8.5. No Assignment. Neither Party may assign or otherwise transfer the Agreement or any associated Order to a third party without the prior written consent of the other Party; provided that Supplier may, without Customer’s written consent, assign or transfer the Agreement to an affiliate or in connection with any sale of all or substantially all of Supplier’s assets, stock or business to which the Agreement or associated Order relates (whether by merger, acquisition, change of control, reorganisation or operation of law). Any other purported assignment, transfer, or delegation will be null and void.

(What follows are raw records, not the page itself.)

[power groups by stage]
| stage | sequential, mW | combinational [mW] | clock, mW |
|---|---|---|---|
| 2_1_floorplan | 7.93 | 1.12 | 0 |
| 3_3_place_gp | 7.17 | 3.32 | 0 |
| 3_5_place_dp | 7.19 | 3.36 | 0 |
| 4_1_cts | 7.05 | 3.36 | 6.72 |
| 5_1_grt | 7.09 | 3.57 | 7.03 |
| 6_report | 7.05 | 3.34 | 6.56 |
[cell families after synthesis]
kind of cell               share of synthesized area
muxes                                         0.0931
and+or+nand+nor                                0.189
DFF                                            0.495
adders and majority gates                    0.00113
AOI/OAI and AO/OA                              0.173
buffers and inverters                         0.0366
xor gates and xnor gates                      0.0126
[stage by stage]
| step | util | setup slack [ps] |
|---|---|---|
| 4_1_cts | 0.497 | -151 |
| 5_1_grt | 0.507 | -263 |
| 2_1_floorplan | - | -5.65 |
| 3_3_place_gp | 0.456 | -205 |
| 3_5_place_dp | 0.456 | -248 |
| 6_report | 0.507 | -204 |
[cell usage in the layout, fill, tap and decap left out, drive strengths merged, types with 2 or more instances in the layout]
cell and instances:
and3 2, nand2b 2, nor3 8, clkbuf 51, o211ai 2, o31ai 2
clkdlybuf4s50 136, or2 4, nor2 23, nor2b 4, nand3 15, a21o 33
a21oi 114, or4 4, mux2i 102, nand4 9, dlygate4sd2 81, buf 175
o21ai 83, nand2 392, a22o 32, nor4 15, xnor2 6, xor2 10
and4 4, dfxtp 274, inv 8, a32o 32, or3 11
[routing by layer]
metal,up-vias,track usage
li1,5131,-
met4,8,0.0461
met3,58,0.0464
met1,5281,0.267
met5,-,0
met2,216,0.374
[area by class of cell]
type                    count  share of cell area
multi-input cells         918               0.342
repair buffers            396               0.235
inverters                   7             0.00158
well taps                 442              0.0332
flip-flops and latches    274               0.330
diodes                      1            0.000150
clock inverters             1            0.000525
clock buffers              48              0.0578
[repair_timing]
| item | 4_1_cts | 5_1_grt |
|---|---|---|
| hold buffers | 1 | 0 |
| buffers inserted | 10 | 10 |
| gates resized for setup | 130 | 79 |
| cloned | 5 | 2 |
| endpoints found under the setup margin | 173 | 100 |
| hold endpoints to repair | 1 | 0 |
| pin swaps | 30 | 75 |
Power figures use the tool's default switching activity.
==> src/rtl/rvfi_order_gen_if.sv <==
// Retire-side and RVFI-side signal bundle for rvfi_order_gen.
// master drives retirements (core side); slave is the order generator.
interface rvfi_order_gen_if #(
    parameter int unsigned NRET    = 1,
    parameter int unsigned XLEN    = 32,
    parameter int unsigned ORDER_W = 64
);
    logic [NRET-1:0]         ret_valid;
    logic [32*NRET-1:0]      ret_insn;
    logic [XLEN*NRET-1:0]    ret_pc;
    logic [NRET-1:0]         ret_trap;
    logic [NRET-1:0]         ret_halt;
    logic                    trap_taken;

    logic [NRET-1:0]         rvfi_valid;
    logic [ORDER_W*NRET-1:0] rvfi_order;
    logic [32*NRET-1:0]      rvfi_insn;
    logic [XLEN*NRET-1:0]    rvfi_pc_rdata;
    logic [NRET-1:0]         rvfi_trap;
    logic [NRET-1:0]         rvfi_intr;
    logic [NRET-1:0]         rvfi_halt;
    logic                    halted;

    modport master (
        output ret_valid, ret_insn, ret_pc, ret_trap, ret_halt, trap_taken,
        input  rvfi_valid, rvfi_order, rvfi_insn, rvfi_pc_rdata,
               rvfi_trap, rvfi_intr, rvfi_halt, halted
    );

    modport slave (
        input  ret_valid, ret_insn, ret_pc, ret_trap, ret_halt, trap_taken,
        output rvfi_valid, rvfi_order, rvfi_insn, rvfi_pc_rdata,
               rvfi_trap, rvfi_intr, rvfi_halt, halted
    );
endinterface
==> src/rtl/random_seq_monitor_lut.sv <==
// Combinational sequence lookup: membership, successor and position of a
// 4-bit counter value.
module random_seq_lut
  import random_seq_pkg::*;
(
  input  logic [3:0] q,
  output logic       member,
  output logic [3:0] nxt,
  output logic [2:0] index
);

  always_comb begin
    member = seq_member(q);
    nxt    = seq_next(q);
    index  = seq_index(q);
  end

endmodule

==> src/rtl/random_seq_monitor.sv <==
// Lock-on checker for the random-sequence counter: tracks position, pulses
// wrap on a locked 0 and error on a locked mismatch, counts errors.
module random_seq_monitor
  import random_seq_pkg::*;
#(
  parameter int LOCK_COUNT = 3,
  parameter int ERR_W      = 8
) (
  input  logic             clk,
  input  logic             clear,
  input  logic             en,
  input  logic [3:0]       q_in,
  output logic             locked,
  output logic [2:0]       index,
  output logic             wrap,
  output logic             error,
  output logic [ERR_W-1:0] err_count
);

  localparam logic [2:0] LC = 3'(LOCK_COUNT);

  state_t     state;
  logic [3:0] expected;
  logic [2:0] match_cnt;

  logic       member;
  logic [3:0] nxt;
  logic [2:0] q_idx;

  random_seq_lut u_lut (
    .q      (q_in),
    .member (member),
    .nxt    (nxt),
    .index  (q_idx)
  );

  always_ff @(posedge clk) begin
    if (clear) begin
      state     <= HUNT;
      locked    <= 1'b0;
      index     <= 3'd0;
      wrap      <= 1'b0;
      error     <= 1'b0;
      err_count <= '0;
      expected  <= 4'd0;
      match_cnt <= 3'd0;
    end else begin
      wrap  <= 1'b0;
      error <= 1'b0;
      if (en) begin
        case (state)
          HUNT: begin
            if (member) begin
              expected  <= nxt;
              match_cnt <= 3'd0;
              state     <= CONFIRM;
            end
          end
          CONFIRM: begin
            if (q_in == expected) begin
              match_cnt <= match_cnt + 3'd1;
              expected  <= nxt;
              if (match_cnt + 3'd1 == LC) begin
                state  <= LOCKED;
                locked <= 1'b1;
                index  <= q_idx;
              end
            end else if (member) begin
              expected  <= nxt;
              match_cnt <= 3'd0;
            end else begin
              state <= HUNT;
            end
          end
          LOCKED: begin
            if (q_in == expected) begin
              index    <= q_idx;
              expected <= nxt;
              wrap     <= (q_in == 4'd0);
            end else begin
              error  <= 1'b1;
              locked <= 1'b0;
              if (err_count != '1) err_count <= err_count + 1'b1;
              // A member value is a plausible new sequence start, so skip HUNT.
              if (member) begin
                expected  <= nxt;
                match_cnt <= 3'd0;
                state     <= CONFIRM;
              end else begin
                state <= HUNT;
              end
            end
          end
          default: state <= HUNT;
        endcase
      end
    end
  end

endmodule

==> config.mk <==
export PLATFORM = sky130hd
export DESIGN_NAME = random_seq_monitor
export DESIGN_NICKNAME = d
export VERILOG_FILES = /design/src/rtl/random_seq_monitor_pkg.sv /design/src/rtl/random_seq_monitor_lut.sv /design/src/rtl/random_seq_monitor.sv
export SDC_FILE = /design/constraint.sdc
export NUM_CORES = 1
export LEC_CHECK = 0
export ABC_AREA = 1
export BUFFER_PORTS_ARGS = -buffer_cell sky130_fd_sc_hd__buf_4
export CAP_MARGIN = 20
export CORE_UTILIZATION = 62
export DETAILED_ROUTE_END_ITERATION = 6
export PLACE_DENSITY = 0.85
export SKIP_LAST_GASP = 1
export SYNTH_ARGS = -nofsm -noshare
export SYNTH_HDL_FRONTEND = slang
export SYNTH_HIERARCHICAL = 1
export SYNTH_SLANG_ARGS = --single-unit
export TNS_END_PERCENT = 5
==> constraint.sdc <==
create_clock -name clk -period 4.16 [get_ports clk]
set_input_delay 0.208 -clock clk [delete_from_list [all_inputs] [get_ports clk]]
set_output_delay 0.208 -clock clk [all_outputs]
set_load 0.005 [all_outputs]
### src/rtl/score_bcd_display.sv
// Sequential double-dabble score -> DIGITS BCD digits -> seven-segment, with blanking/saturation.
// Done pulses BIN_W+2 clocks after load is taken; load while busy is dropped (no queueing).
module score_bcd_display
  import score_display_pkg::*;
#(
  parameter int BIN_W      = 9,
  parameter int DIGITS     = 3,
  parameter int BLANK_LZ   = 1,
  parameter int ACTIVE_LOW = 1
) (
  input  logic                 clk,
  input  logic                 reset,
  score_bcd_display_if.slave   bus
);

  localparam int BCD_W = 4 * DIGITS;
  localparam int ACC_W = BCD_W + 4;
  localparam int NIBS  = ACC_W / 4;
  localparam int CNT_W = $clog2(BIN_W + 1);
  localparam logic [63:0] MAX_VAL = pow10(DIGITS) - 64'd1;

  function automatic logic [7*DIGITS-1:0] hex_reset();
    logic [6:0] code;
    hex_reset = '0;
    for (int i = 0; i < DIGITS; i++) begin
      code = (i == 0 || BLANK_LZ == 0) ? SEG_0 : SEG_BLANK;
      if (ACTIVE_LOW == 0) code = ~code;
      hex_reset[7*i +: 7] = code;
    end
  endfunction

  localparam logic [7*DIGITS-1:0] HEX_RST = hex_reset();

  state_t              r_state;
  state_t              w_state_nxt;
  logic                w_start;
  logic                w_shift;
  logic                w_latch;

  logic [BIN_W-1:0]    r_bin;
  logic [ACC_W-1:0]    r_acc;
  logic [CNT_W-1:0]    r_cnt;
  logic                r_ovf_q;

  logic [ACC_W-1:0]    w_adj;
  logic [BCD_W-1:0]    w_bcd_sat;
  logic [DIGITS-1:0]   w_blank;
  logic                w_hi_zero;
  logic [7*DIGITS-1:0] w_hex;

  logic [BCD_W-1:0]    r_bcd;
  logic [7*DIGITS-1:0] r_hex;
  logic                r_ovf;
  logic                r_done;

  always_ff @(posedge clk or posedge reset) begin
    if (reset) r_state <= ST_IDLE;
    else       r_state <= w_state_nxt;
  end

  // SHIFT spends one extra cycle at count zero so results land BIN_W+2 edges after load.
  always_comb begin
    w_state_nxt = r_state;
    w_start     = 1'b0;
    w_shift     = 1'b0;
    w_latch     = 1'b0;
    case (r_state)
      ST_IDLE: begin
        if (bus.load) begin
          w_start     = 1'b1;
          w_state_nxt = ST_SHIFT;
        end
      end
      ST_SHIFT: begin
        if (r_cnt == '0) w_state_nxt = ST_LATCH;
        else             w_shift     = 1'b1;
      end
      ST_LATCH: begin
        w_latch     = 1'b1;
        w_state_nxt = ST_IDLE;
      end
      default: w_state_nxt = ST_IDLE;
    endcase
  end

  always_comb begin
    w_adj = r_acc;
    for (int i = 0; i < NIBS; i++) begin
      if (r_acc[4*i +: 4] >= 4'd5) w_adj[4*i +: 4] = r_acc[4*i +: 4] + 4'd3;
    end
  end

  always_ff @(posedge clk or posedge reset) begin
    if (reset) begin
      r_bin   <= '0;
      r_acc   <= '0;
      r_cnt   <= '0;
      r_ovf_q <= 1'b0;
    end else if (w_start) begin
      r_bin   <= bus.score;
      r_acc   <= '0;
      r_cnt   <= CNT_W'(BIN_W);
      r_ovf_q <= (64'(bus.score) > MAX_VAL);
    end else if (w_shift) begin
      r_acc   <= ACC_W'({w_adj, r_bin[BIN_W-1]});
      r_bin   <= {r_bin[BIN_W-2:0], 1'b0};
      r_cnt   <= r_cnt - 1'b1;
    end
  end

  assign w_bcd_sat = r_ovf_q ? {DIGITS{4'h9}} : r_acc[BCD_W-1:0];

  // Walk from the top digit down: a digit blanks only while everything above it is zero.
  always_comb begin
    w_blank   = '0;
    w_hi_zero = 1'b1;
    for (int i = DIGITS - 1; i >= 1; i--) begin
      w_hi_zero  = w_hi_zero && (w_bcd_sat[4*i +: 4] == 4'h0);
      w_blank[i] = (BLANK_LZ != 0) && !r_ovf_q && w_hi_zero;
    end
  end

  for (genvar g = 0; g < DIGITS; g++) begin : g_digit
    seg7_digit #(
      .ACTIVE_LOW (ACTIVE_LOW)
    ) u_seg (
      .i_nib   (w_bcd_sat[4*g +: 4]),
      .i_blank (w_blank[g]),
      .o_seg   (w_hex[7*g +: 7])
    );
  end

  always_ff @(posedge clk or posedge reset) begin
    if (reset) begin
      r_bcd  <= '0;
      r_hex  <= HEX_RST;
      r_ovf  <= 1'b0;
      r_done <= 1'b0;
    end else begin
      r_done <= w_latch;
      if (w_latch) begin
        r_bcd <= w_bcd_sat;
        r_hex <= w_hex;
        r_ovf <= r_ovf_q;
      end
    end
  end

  assign bus.busy     = (r_state != ST_IDLE);
  assign bus.done     = r_done;
  assign bus.overflow = r_ovf;
  assign bus.bcd      = r_bcd;
  assign bus.hex      = r_hex;

endmodule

8.6. Entire Agreement. This Agreement and any exhibits and addendums, contain the entire understanding of the Parties with respect to the subject matter hereof. All express or implied representations, agreements and understandings, either oral or written, heretofore made are expressly superseded. The Agreement may be amended only by a written instrument duly executed by authorised representatives of both Parties.
8.7. Third Party Beneficiary. This Agreement is entered into with HEVRA as a third party beneficiary which can enforce any breaches directly against you.
8.8. EV qualifications. Customer is required to hold valid electric vehicle qualifications in order to use the Services, if Customer creates an account or enters into this Agreement but fails to provide proof of its electric vehicle qualifications, then Supplier shall be entitled to terminate and/or suspend this Agreement and/or the Service without notice and Supplier shall be entitled to charge a fee equivalent to one month’s fee for the Services to cover its administrative costs.
9. DEFINITIONS
9.1. “Agreement” means an Order together with these Terms and Conditions.
9.2. “Service” or “Services” means provision of comprehensive technical support and model coverage sourced from HEVRA, including model-specific repair documentation, live diagnostic assistance, ongoing technical guidance, and access to vehicle profiles for over 95% of hybrid and electric vehicle models as well as exclusive repair methods, test procedures, and continually updated documentation.
9.3. “Supplier Portal” means the website, application, or other mechanism through which Customer receives the Service and accesses the data, materials, or information provided by Supplier, which may be provided or hosted by one or more third parties, agents, or contractors of Supplier.